Storie di pandemia in un libro ambientato al San Liberatore
C’è il droghiere di Pineto, il medico condotto della Vallata del Fino, il clochard che dorme nell’atrio della stazione dei treni. E ci sono tanti volontari, uomini e donne della Croce Rossa e della...
C’è il droghiere di Pineto, il medico condotto della Vallata del Fino, il clochard che dorme nell’atrio della stazione dei treni. E ci sono tanti volontari, uomini e donne della Croce Rossa e della Protezione civile che affiancano i medici dell’ospedale San Liberatore di Atri nella lotta contro il coronavirus. Sono loro i protagonisti del libro “Buona Domenica – Storie di vita nella corsia di un ospedale nella provincia italiana” del giornalista abruzzese di origini atriane Marino Spada.
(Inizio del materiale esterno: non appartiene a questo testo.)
### config.mk
export PLATFORM = sky130hd
export DESIGN_NAME = mem_wb_stage
export DESIGN_NICKNAME = d
export VERILOG_FILES = /design/src/rtl/mem_wb_stage.sv
export SDC_FILE = /design/constraint.sdc
export NUM_CORES = 1
export LEC_CHECK = 0
export CAP_MARGIN = 5
export CORE_MARGIN = 2
export CORE_UTILIZATION = 46
export DETAILED_ROUTE_END_ITERATION = 16
export PLACE_DENSITY = 0.81
export SETUP_SLACK_MARGIN = 0.02
export SLEW_MARGIN = 40
export SYNTH_ARGS = -nofsm -noshare
export SYNTH_HDL_FRONTEND = slang
export SYNTH_SLANG_ARGS = --single-unit
### constraint.sdc
create_clock -name clk -period 2.1 [get_ports clk]
set_input_delay 0.42 -clock clk [delete_from_list [all_inputs] [get_ports clk]]
set_output_delay 0.42 -clock clk [all_outputs]
set_load 0.03 [all_outputs]
### src/rtl/mem_wb_stage.sv
// mem_wb_stage: write-back end of the pipeline, fed by the EX/M register.
//   ALU results are written to the register file one cycle after they are
//   presented. Loads are checked for alignment and size. A legal load runs
//   one request/response transaction on the data-memory port. The returned
//   word is narrowed to a byte or half and extended before it is written.
//   stall is high whenever a load is in flight, so upstream holds the next
//   instruction.
// Ports:
//   clk, rst               clock; synchronous active-low reset
//   rd_addr_in, rd_in      destination register; ALU result or load address
//   writeback_en_in        instruction writes rd
//   writeback_from_mem_in  instruction is a load
//   funct3_in              load size (LB/LH/LW/LBU/LHU)
//   stall                  upstream hold request
//   dmem_req_valid/ready   load request handshake, dmem_addr word-aligned
//   dmem_resp_valid/data   read response
//   rf_we/rf_waddr/rf_wdata register-file write port (1-cycle write pulse)
//   load_fault             1-cycle pulse on a misaligned or illegal-size load
module mem_wb_stage #(
  parameter int ADDR_W = 32
) (
  input  logic              clk,
  input  logic              rst,
  input  logic [4:0]        rd_addr_in,
  input  logic [31:0]       rd_in,
  input  logic              writeback_en_in,
  input  logic              writeback_from_mem_in,
  input  logic [2:0]        funct3_in,
  output logic              stall,
  output logic              dmem_req_valid,
  input  logic              dmem_req_ready,
  output logic [ADDR_W-1:0] dmem_addr,
  input  logic              dmem_resp_valid,
  input  logic [31:0]       dmem_resp_data,
  output logic              rf_we,
  output logic [4:0]        rf_waddr,
  output logic [31:0]       rf_wdata,
  output logic              load_fault
);

  typedef enum logic [1:0] {
    ST_IDLE = 2'd0,
    ST_REQ  = 2'd1,
    ST_WAIT = 2'd2
  } state_t;

  // Returns 1 when the load size is illegal or the address is misaligned for it.
  function automatic logic load_bad(input logic [2:0] f3, input logic [1:0] lane);
    logic bad;
    case (f3)
      3'd0, 3'd4: bad = 1'b0;
      3'd1, 3'd5: bad = lane[0];
      3'd2:       bad = (lane != 2'd0);
      default:    bad = 1'b1;
    endcase
    return bad;
  endfunction

  // Selects the addressed byte or half of the read word and extends it.
  function automatic logic [31:0] load_extract(input logic [31:0] word,
                                               input logic [1:0]  lane,
                                               input logic [2:0]  f3);
    logic [7:0]  byte_v;
    logic [15:0] half_v;
    logic [31:0] res_v;
    case (lane)
      2'd0:    byte_v = word[7:0];
      2'd1:    byte_v = word[15:8];
      2'd2:    byte_v = word[23:16];
      default: byte_v = word[31:24];
    endcase
    half_v = lane[1] ? word[31:16] : word[15:0];
    case (f3)
      3'd0:    res_v = {{24{byte_v[7]}}, byte_v};
      3'd1:    res_v = {{16{half_v[15]}}, half_v};
      3'd2:    res_v = word;
      3'd4:    res_v = {24'h00_0000, byte_v};
      3'd5:    res_v = {16'h0000, half_v};
      default: res_v = 32'h0000_0000;
    endcase
    return res_v;
  endfunction

  state_t              state_r, state_nxt_s;
  logic [4:0]          ld_rd_r;
  logic [1:0]          ld_lane_r;
  logic [2:0]          ld_f3_r;
  logic [ADDR_W-1:0]   dmem_addr_r;
  logic                rf_we_r, rf_we_nxt_s;
  logic [4:0]          rf_waddr_r, rf_waddr_nxt_s;
  logic [31:0]         rf_wdata_r, rf_wdata_nxt_s;
  logic                load_fault_r, load_fault_nxt_s;
  logic                is_load_s, fault_s, accept_s;

  // A load is only real when it also writes back; faulty loads never issue.
  assign is_load_s = writeback_en_in && writeback_from_mem_in;
  assign fault_s   = is_load_s && load_bad(funct3_in, rd_in[1:0]);
  assign accept_s  = is_load_s && !fault_s;

  // State register.
  always_ff @(posedge clk) begin
    if (!rst) begin
      state_r <= ST_IDLE;
    end else begin
      state_r <= state_nxt_s;
    end
  end

  // Next-state logic for the load transaction.
  always_comb begin
    state_nxt_s = state_r;
    case (state_r)
      ST_IDLE: begin
        if (accept_s) state_nxt_s = ST_REQ;
        else          state_nxt_s = ST_IDLE;
      end
      ST_REQ: begin
        if (dmem_req_ready) state_nxt_s = ST_WAIT;
        else                state_nxt_s = ST_REQ;
      end
      ST_WAIT: begin
        if (dmem_resp_valid) state_nxt_s = ST_IDLE;
        else                 state_nxt_s = ST_WAIT;
      end
      default: state_nxt_s = ST_IDLE;
    endcase
  end

  // Next values of the registered write-port and fault outputs.
  always_comb begin
    rf_we_nxt_s      = 1'b0;
    rf_waddr_nxt_s   = rf_waddr_r;
    rf_wdata_nxt_s   = rf_wdata_r;
    load_fault_nxt_s = 1'b0;
    case (state_r)
      ST_IDLE: begin
        if (!writeback_from_mem_in) begin
          rf_we_nxt_s    = writeback_en_in && (rd_addr_in != 5'd0);
          rf_waddr_nxt_s = rd_addr_in;
          rf_wdata_nxt_s = rd_in;
        end else begin
          load_fault_nxt_s = fault_s;
        end
      end
      ST_WAIT: begin
        if (dmem_resp_valid) begin
          rf_we_nxt_s    = (ld_rd_r != 5'd0);
          rf_waddr_nxt_s = ld_rd_r;
          rf_wdata_nxt_s = load_extract(dmem_resp_data, ld_lane_r, ld_f3_r);
        end else begin
          rf_we_nxt_s = 1'b0;
        end
      end
      ST_REQ:  rf_we_nxt_s = 1'b0;
      default: rf_we_nxt_s = 1'b0;
    endcase
  end

  // Output registers and the load context captured when a load is accepted.
  always_ff @(posedge clk) begin
    if (!rst) begin
      rf_we_r      <= 1'b0;
      rf_waddr_r   <= 5'd0;
      rf_wdata_r   <= 32'h0000_0000;
      load_fault_r <= 1'b0;
      ld_rd_r      <= 5'd0;
      ld_lane_r    <= 2'd0;
      ld_f3_r      <= 3'd0;
      dmem_addr_r  <= '0;
    end else begin
      rf_we_r      <= rf_we_nxt_s;
      rf_waddr_r   <= rf_waddr_nxt_s;
      rf_wdata_r   <= rf_wdata_nxt_s;
      load_fault_r <= load_fault_nxt_s;
      if ((state_r == ST_IDLE) && accept_s) begin
        ld_rd_r     <= rd_addr_in;
        ld_lane_r   <= rd_in[1:0];
        ld_f3_r     <= funct3_in;
        dmem_addr_r <= {rd_in[ADDR_W-1:2], 2'b00};
      end else begin
        ld_rd_r     <= ld_rd_r;
        ld_lane_r   <= ld_lane_r;
        ld_f3_r     <= ld_f3_r;
        dmem_addr_r <= dmem_addr_r;
      end
    end
  end

  assign stall          = (state_r != ST_IDLE);
  assign dmem_req_valid = (state_r == ST_REQ);
  assign dmem_addr      = dmem_addr_r;
  assign rf_we          = rf_we_r;
  assign rf_waddr       = rf_waddr_r;
  assign rf_wdata       = rf_wdata_r;
  assign load_fault     = load_fault_r;

endmodule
Il pensionato Guerino, la voce narrante del romanzo , racconta la vicenda umana travolta dall’apocalisse virale e trova nell’azione del personale sanitario e dei volontari coloro che antepongono «il noi all’io». Storie di vite improvvisamente private del contatto fisico, dell’abbraccio, eppure in mezzo a tanto sconcerto e paura non viene meno l’altruismo e la sussidiarietà sul cui filo si muovono nel libro molti imprenditori, con raccolte di fondi in favore delle strutture sanitarie impegnate in trincea contro il male del secolo. E poi ci sono loro, i nonni, i più deboli, i veri testimoni del tempo e «ammortizzatori sociali» in tante famiglie in cui manca il lavoro o c’è difficoltà ad andare avanti. Il testo è disponibile on line sui canali Amazon , nelle librerie Mondadori e Feltrinelli a Pescara e in diverse edicole della citta di Atri e Pineto. ( d.f.)